There are 68 days before the start of the National Senior Certificate exams.

Mshengu, who began meeting district managers and principals in the uMgungundlovu district last week, believed that a pass rate below 65% was not good enough and would hinder his plans of increasing the matric pass rate to 80% this year.

That district had achieved a 77.5% rate last year, a 4.01% decline compared with 2017.

Although all 12 education districts in KZN achieved pass rates above 70% last year, rates of 144 schools fell below 65%, 15 of which were independent schools.

Amajuba district was top with an 81.7% pass rate, while the province achieved a 76.2% pass rate, with 121 schools achieving 100% pass rates.

Giving orders to the uMgungundlovu district to do better this year, Mshengu said all schools should work at increasing pupils’ marks and upping their standards.

He planned to travel around the province to communicate the message personally.

Education Department spokesperson Muzi Mhlambi said after analysing last year’s matric results, the department decided to address the challenges of schools performing badly.

“We are worried about these schools.
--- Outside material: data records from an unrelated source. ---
### config.mk
export PLATFORM = sky130hd
export DESIGN_NAME = irq_id_arbiter_flat
export DESIGN_NICKNAME = d
export VERILOG_FILES = /design/src/rtl/irq_id_arbiter_if.sv /design/src/rtl/irq_id_arbiter.sv /design/src/flat_wrapper.sv
export SDC_FILE = /design/constraint.sdc
export NUM_CORES = 1
export LEC_CHECK = 0
export ABC_CLOCK_PERIOD_IN_PS = 2790
export BUFFER_PORTS_ARGS = -buffer_cell sky130_fd_sc_hd__buf_2
export CAP_MARGIN = 20
export CORE_ASPECT_RATIO = 0.5
export CORE_MARGIN = 2
export CORE_UTILIZATION = 52
export DETAILED_ROUTE_END_ITERATION = 8
export PLACE_DENSITY = 0.85
export SETUP_SLACK_MARGIN = 0.3
export SYNTH_ARGS = -nofsm -noshare
export SYNTH_HDL_FRONTEND = slang
export SYNTH_SLANG_ARGS = --single-unit
### constraint.sdc
create_clock -name clk_i -period 2.79 [get_ports clk_i]
set_clock_uncertainty 0.1 [all_clocks]
set_input_delay 0.1395 -clock clk_i [delete_from_list [all_inputs] [get_ports clk_i]]
set_output_delay 0.1395 -clock clk_i [all_outputs]
set_load 0.01 [all_outputs]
We have identified these schools that have weaknesses and have realised that if we do not close the gaps, we will not achieve our target of 80%,” he said.

Mhlambi said after Mshengu visited all the identified schools, the department would study each turnaround strategy and work on how the department could offer assistance.
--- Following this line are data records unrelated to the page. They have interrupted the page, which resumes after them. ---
===== src/rtl/fetch_stage.sv =====
// fetch_stage: instruction-fetch stage of the 16-bit 5-stage pipelined CPU.
//
// Owns the PC register, the PC+step incrementer, the PC-source mux and the
// IF/ID pipeline register. A small BOOT/RUN/HALT state machine inserts a
// single bubble after reset and freezes fetch once a halt opcode is captured.
//
// Ports:
//   clk           rising-edge clock
//   reset         synchronous, active-high reset
//   stall         hold PC and IF/ID (hazard unit)
//   flush         squash the instruction being fetched (ID stage)
//   pc_src        1 = next PC comes from branch_target
//   branch_target redirect address; bit 0 is forced to zero
//   imem_rdata    instruction word, combinational from imem_addr
//   imem_addr     instruction-memory address (= pc_out)
//   pc_out        current PC register
//   pc_plus2      pc_out + PC_STEP, modulo 2^16
//   next_pc       PC-source mux output (value PC takes on the next edge)
//   ifid_out      {PC+step of captured instruction, instruction}
//   ifid_valid    1 = ifid_out holds a real instruction
//   halted        1 = fetch is frozen in HALT
//
// Control handshake: stall, flush and pc_src are level signals sampled on
// each rising edge; pc_src and flush both take priority over stall, and all
// three are ignored in BOOT and HALT. Only reset leaves HALT.
module fetch_stage #(
  parameter logic [15:0] RESET_PC  = 16'h0000,
  parameter logic [15:0] NOP_WORD  = 16'h0000,
  parameter logic [15:0] HALT_WORD = 16'hFFFF,
  parameter logic [15:0] PC_STEP   = 16'd2
) (
  input  logic        clk,
  input  logic        reset,
  input  logic        stall,
  input  logic        flush,
  input  logic        pc_src,
  input  logic [15:0] branch_target,
  input  logic [15:0] imem_rdata,
  output logic [15:0] imem_addr,
  output logic [15:0] pc_out,
  output logic [15:0] pc_plus2,
  output logic [15:0] next_pc,
  output logic [31:0] ifid_out,
  output logic        ifid_valid,
  output logic        halted
);

  typedef enum logic [1:0] {
    ST_BOOT = 2'd0,
    ST_RUN  = 2'd1,
    ST_HALT = 2'd2
  } state_t;

  state_t      state_q, state_d;
  logic [15:0] pc_q, pc_d;
  logic [31:0] ifid_q, ifid_d;
  logic        ifid_valid_q, ifid_valid_d;

  logic [15:0] pc_inc;
  logic [15:0] redirect_pc;
  logic        halt_fetch;

  always_comb begin
    // Natural 16-bit wrap: 16'hFFFE + 2 = 16'h0000.
    pc_inc      = pc_q + PC_STEP;
    redirect_pc = {branch_target[15:1], 1'b0};
    // A halt word only counts on a clean, committed fetch; with flush or
    // pc_src it is on the wrong path and the redirect wins.
    halt_fetch  = (state_q == ST_RUN) && (imem_rdata == HALT_WORD) &&
                  !stall && !flush && !pc_src;

    state_d      = state_q;
    pc_d         = pc_q;
    ifid_d       = ifid_q;
    ifid_valid_d = ifid_valid_q;

    case (state_q)
      ST_BOOT: begin
        ifid_d       = {16'h0000, NOP_WORD};
        ifid_valid_d = 1'b0;
        state_d      = ST_RUN;
      end
      ST_RUN: begin
        if (pc_src) begin
          pc_d = redirect_pc;
        end else if (!stall && !halt_fetch) begin
          pc_d = pc_inc;
        end

        if (flush) begin
          ifid_d       = {pc_inc, NOP_WORD};
          ifid_valid_d = 1'b0;
        end else if (!stall) begin
          ifid_d       = {pc_inc, imem_rdata};
          ifid_valid_d = 1'b1;
        end

        if (halt_fetch) begin
          state_d = ST_HALT;
        end
      end
      ST_HALT: begin
        ifid_d       = {pc_inc, NOP_WORD};
        ifid_valid_d = 1'b0;
      end
      default: begin
        state_d = ST_BOOT;
      end
    endcase
  end

  always_ff @(posedge clk) begin
    if (reset) begin
      state_q      <= ST_BOOT;
      pc_q         <= RESET_PC;
      ifid_q       <= {16'h0000, NOP_WORD};
      ifid_valid_q <= 1'b0;
    end else begin
      state_q      <= state_d;
      pc_q         <= pc_d;
      ifid_q       <= ifid_d;
      ifid_valid_q <= ifid_valid_d;
    end
  end

  assign pc_out     = pc_q;
  assign imem_addr  = pc_q;
  assign pc_plus2   = pc_inc;
  assign next_pc    = pc_d;
  assign ifid_out   = ifid_q;
  assign ifid_valid = ifid_valid_q;
  assign halted     = (state_q == ST_HALT);

endmodule


===== config.mk =====
export PLATFORM = sky130hd
export DESIGN_NAME = fetch_stage
export DESIGN_NICKNAME = d
export VERILOG_FILES = /design/src/rtl/fetch_stage.sv
export SDC_FILE = /design/constraint.sdc
export NUM_CORES = 1
export LEC_CHECK = 0
export BUFFER_PORTS_ARGS = -buffer_cell sky130_fd_sc_hd__clkbuf_2
export CORE_MARGIN = 1.5
export CORE_UTILIZATION = 50
export CTS_BUF_LIST = sky130_fd_sc_hd__clkbuf_4 sky130_fd_sc_hd__clkbuf_8
export DETAILED_ROUTE_END_ITERATION = 10
export PLACE_DENSITY = 0.87
export SLEW_MARGIN = 10
export SYNTH_ARGS = -nofsm -noshare
export SYNTH_HDL_FRONTEND = slang
export SYNTH_SLANG_ARGS = --single-unit

===== constraint.sdc =====
create_clock -name clk -period 4.88 [get_ports clk]
set_input_delay 0.488 -clock clk [delete_from_list [all_inputs] [get_ports clk]]
set_output_delay 0.488 -clock clk [all_outputs]
set_load 0.02 [all_outputs]

==> impl_metrics.prom <==
# TYPE chip_impl_metric gauge
chip_impl_metric{name="tritoncts.num_buffers",unit=""} 5
chip_impl_metric{name="grt_start_max_net_pins",unit=""} 55
chip_impl_info{name="ys_top_cells_by_count",value="51 x sky130_fd_sc_hd__dfxtp_1, 33 x sky130_fd_sc_hd__nor2_1, 29 x sky130_fd_sc_hd__nand2_1"} 1
chip_impl_metric{name="netSwitchingPower",unit="uW"} 606
chip_impl_metric{name="avgViaCountPerCell",unit=""} 5.65
chip_impl_metric{name="worst_hold_slack",unit="ps"} 431
chip_impl_info{name="hold_path_class",value="input pin to register"} 1
chip_impl_metric{name="dp_hpwl",unit="um"} 5340
chip_impl_metric{name="p_int",unit="uW"} 792
chip_impl_metric{name="worst_pin_slew",unit="ps"} 1120
chip_impl_metric{name="power_frac_seq",unit="%"} 36.0
chip_impl_metric{name="fillers",unit=""} 421
chip_impl_metric{name="grt_usage",unit="%"} 25.1
chip_impl_metric{name="diodes",unit=""} 0
chip_impl_info{name="outcome",value="complete, no violations"} 1
chip_impl_metric{name="clkTransAtPathRegs",unit="ps"} 90
chip_impl_metric{name="power_per_cell_area",unit="nW/um^2"} 433
chip_impl_info{name="hold-path-endpoint",value="ifid_out[0]"} 1
chip_impl_metric{name="worst-r2r-setup-slack",unit="ps"} 1740
chip_impl_metric{name="synth_sequential_area_ratio",unit="%"} 39.7
chip_impl_metric{name="pwr-share-comb",unit="%"} 42.3
chip_impl_info{name="ys_dominant_reg_cell",value="sky130_fd_sc_hd__dfxtp_1"} 1
chip_impl_metric{name="grt_pass1_wl",unit="um"} 10800
chip_impl_metric{name="async_flop_share",unit="%"} 0
chip_impl_info{name="cts_tree",value="done"} 1
chip_impl_metric{name="cts_repair_resize_count",unit=""} 0
chip_impl_info{name="min-delay-start",value="imem_rdata[0]"} 1
chip_impl_metric{name="post_cts_buffers",unit=""} 0
chip_impl_metric{name="postRouteAntennaNets",unit=""} 0
chip_impl_info{name="timing.critical_path.from_type",value="register"} 1
chip_impl_metric{name="cts_hold_buf",unit=""} 0
chip_impl_metric{name="initial_core_utilization",unit="%"} 53.0
chip_impl_metric{name="setup_violations",unit=""} 0
chip_impl_info{name="clock_tree.root_cell",value="sky130_fd_sc_hd__clkbuf_8"} 1
chip_impl_metric{name="fin_tns_setup",unit="ps"} 0
chip_impl_info{name="rsz0062_at_grt",value="no"} 1
chip_impl_metric{name="period_share",unit="%"} 67.9
chip_impl_metric{name="postSynthCellCount",unit=""} 312
chip_impl_info{name="yosysMostFrequentCell",value="sky130_fd_sc_hd__dfxtp_1"} 1
chip_impl_metric{name="yosysUniqueCellTypes",unit=""} 42
chip_impl_metric{name="hold_viol",unit=""} 0
chip_impl_metric{name="syn-num-nets",unit=""} 355
chip_impl_metric{name="ys_seq_elements",unit=""} 51
chip_impl_metric{name="cap_violations",unit=""} 0
chip_impl_metric{name="vdd_drop_max",unit="uV"} 346
chip_impl_metric{name="die-area",unit="sq um"} 5580
chip_impl_metric{name="yosys.area.top_type_share",unit="%"} 39.7
chip_impl_metric{name="die_height",unit="um"} 74.7
chip_impl_metric{name="grt_overflow",unit=""} 0
chip_impl_metric{name="drive_gt1_share",unit="%"} 34.8
chip_impl_metric{name="io-pin-count",unit=""} 135
chip_impl_metric{name="ys.warnings.count",unit=""} 0
chip_impl_metric{name="antenna_violations_before_repair",unit=""} 0
chip_impl_metric{name="worst_skew_pair.late_latency",unit="ps"} 310
chip_impl_metric{name="first_iter_violations",unit=""} 182
chip_impl_info{name="synthTopCellsByArea",value="sky130_fd_sc_hd__dfxtp_1 40%, sky130_fd_sc_hd__buf_4 5.6%, sky130_fd_sc_hd__a22oi_1 5.0%"} 1
chip_impl_metric{name="core_area",unit="sq um"} 4850
chip_impl_metric{name="min_delay_path_depth",unit=""} 3
chip_impl_metric{name="drc_errors",unit=""} 0
chip_impl_metric{name="power.leakage",unit="uW"} 0.00154
chip_impl_metric{name="number_of_global_route_vias_before_repair",unit=""} 2293
chip_impl_metric{name="max-slew-margin-rel",unit="%"} 25.4
chip_impl_info{name="worst_setup_path_end_kind",value="primary output"} 1
chip_impl_info{name="critical_path.reg2reg.startpoint",value="state_q[1]"} 1
chip_impl_metric{name="timing.fmax",unit="MHz"} 302
chip_impl_metric{name="final_max_slew_viol_count",unit=""} 0
chip_impl_metric{name="cts_htree_levels",unit=""} 2
chip_impl_metric{name="number_of_enable_type_register_cells_in_the_synthesized_netlist",unit=""} 0
chip_impl_metric{name="syn2layout_area_growth",unit="%"} 25.6
chip_impl_metric{name="p_sw_share",unit="%"} 43.3
chip_impl_metric{name="synth_area",unit="sq um"} 2570
chip_impl_metric{name="syn-mean-instance-area",unit="sq um"} 8.24
chip_impl_metric{name="finalNetCount",unit=""} 461
chip_impl_info{name="timing.rr.end",value="ifid_out[30]"} 1
chip_impl_info{name="crit_type",value="register to primary output"} 1
chip_impl_metric{name="route.vias.total",unit=""} 2748
chip_impl_metric{name="io_buffers",unit=""} 133
chip_impl_metric{name="rr_worst_depth",unit=""} 7
chip_impl_metric{name="routed_wirelength",unit="um"} 7170
chip_impl_metric{name="critical_path_required",unit="ps"} 4390
chip_impl_metric{name="finalWeightedCongestion",unit=""} 0.884
chip_impl_info{name="netlist.top_cell.by_area",value="sky130_fd_sc_hd__dfxtp_1"} 1
chip_impl_metric{name="worst_clock_skew",unit="ps"} 5.33
chip_impl_metric{name="power.share.clock",unit="%"} 21.7
chip_impl_metric{name="layout_min_cycle_time",unit="ps"} 3320
chip_impl_metric{name="number_of_standard_cell_rows_in_the_floorplan",unit=""} 25
chip_impl_metric{name="crit_path_max_fanout",unit=""} 15
chip_impl_metric{name="timing.critical_path.arrival",unit="ps"} 2830
chip_impl_metric{name="cts_buffer_depth",unit=""} 2
chip_impl_metric{name="route.detailed.wl_per_inst",unit="um"} 14.7
chip_impl_metric{name="chipWidth",unit="um"} 74.7
chip_impl_metric{name="drt_pass1_iterations",unit=""} 7
chip_impl_metric{name="tritoncts_num_sinks",unit=""} 51
-- power by group through the flow --
stage,sequential (uW),combinational (uW),clock (uW)
finish,503,591,303
global route,510,642,329
CTS,502,590,310
detailed placement,511,586,0
global placement,509,578,0
floorplan,542,398,0
-- metal layers --
metal / global-route usage [%] / up-vias / wire (um)
met5: 0 / - / 0
met4: 7.47 / 0 / 86
met3: 5.09 / 10 / 593
met2: 40.8 / 163 / 3450
met1: 33.8 / 1261 / 3040
li1: - / 1314 / -
-- kinds of logic after synthesis --
kind of cell    synth area share (%)
fa+ha+maj                       2.92
compound gates                  19.3
flops                           39.7
buf+inv                         10.1
mux                            0.779
xor+xnor                        4.43
simple gates                    22.8
-- flip-flops by register name, indices dropped and copies added, names as in the netlist --
signal,count
ifid_valid,1
imem_addr,16
ifid_out,32
state_q,2
-- critical path, stage by stage (launching register included) --
cell and delay [ps]:
sky130_fd_sc_hd__dfxtp_1 360, sky130_fd_sc_hd__inv_1 120, sky130_fd_sc_hd__ha_1 480, sky130_fd_sc_hd__nand2b_1 190, sky130_fd_sc_hd__nor4_4 430, sky130_fd_sc_hd__a21oi_1 240, sky130_fd_sc_hd__a311oi_1 410, sky130_fd_sc_hd__nor3_1 120
sky130_fd_sc_hd__clkbuf_2 170
-- final cells by class --
type                    instances  area [sq um]  share of cell area [%]
multi-input cells             213          1290                    40.0
well taps                      67          83.8                    2.60
flip-flops and latches         51          1020                    31.6
clock buffers                   5          68.8                    2.13
repair buffers                133           666                    20.6
clock inverters                 3          46.3                    1.43
inverters                      14          52.6                    1.63
-- per-stage QoR --
stage	power (uW)	util, %	std cells	area (sq um)	worst slack, ps
floorplan	939	-	312	2570	2340
global placement	1090	64.2	478	3110	1890
detailed placement	1100	64.2	478	3110	1800
CTS	1400	66.6	486	3230	1580
global route	1480	66.6	486	3230	1320
finish	1400	66.6	486	3230	1560
-- cell usage in the layout (no fill, tap or decap), types with 2 or more instances in the layout --
master                     synthesis  final
sky130_fd_sc_hd__a211oi_1          7      7
sky130_fd_sc_hd__ha_1              6      6
sky130_fd_sc_hd__a22oi_1          17     17
sky130_fd_sc_hd__a21oi_1          23     23
sky130_fd_sc_hd__clkbuf_2          0    133
sky130_fd_sc_hd__nor2_1           33     33
sky130_fd_sc_hd__xor2_1            9      9
sky130_fd_sc_hd__xnor2_1           4      4
sky130_fd_sc_hd__nand3_1          21     21
sky130_fd_sc_hd__o41ai_1           2      2
sky130_fd_sc_hd__nor4_1            6      6
sky130_fd_sc_hd__nand2_1          29     29
sky130_fd_sc_hd__and2_1            2      2
sky130_fd_sc_hd__inv_1            14     14
sky130_fd_sc_hd__nor2b_1           2      2
sky130_fd_sc_hd__dfxtp_1          51     51
sky130_fd_sc_hd__a222oi_1          7      7
sky130_fd_sc_hd__nand4_1           6      6
sky130_fd_sc_hd__clkbuf_8          0      5
sky130_fd_sc_hd__nand2b_1          7      7
sky130_fd_sc_hd__o22ai_1           2      2
sky130_fd_sc_hd__o21ai_0           3      3
sky130_fd_sc_hd__mux2i_1           2      2
sky130_fd_sc_hd__nor3_1            8      8
-- worst max-delay path by stage --
stage,start,to,cells past startpoint
after floorplan,imem_addr[4],next_pc[15],5
after global placement,state_q[1],ifid_out[16],7
after detailed placement,state_q[1],ifid_out[18],7
after CTS,state_q[1],next_pc[5],8
after global routing,state_q[1],next_pc[15],8
final,state_q[1],next_pc[5],8
Power figures use the tool's default switching activity.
National Teachers’ Union president Allen Thompson said they welcomed the department’s intervention and Mshengu’s effort to meet the principals of poorly performing schools, but called for the department not to neglect other schools.

Thompson said there were cases of schools that had achieved excellent results, but deteriorated because of not getting the assistance needed to continue producing good results as the department focused resources on schools that did not do well.

Educators’ Union of SA president Scelo Bhengu said the exercise to formulate turnaround strategies would not work as long as schools remained under-resourced.

He said pupils in townships and rural areas who had never seen a science lab wrote the same exam as those from resourced schools and were still expected to produce results.

“The impact of overcrowded classrooms is pushed under the carpet, and pupils are pushed from one grade to another because of age and other reasons, until they reach a dead end in their matric year,” said Bhengu.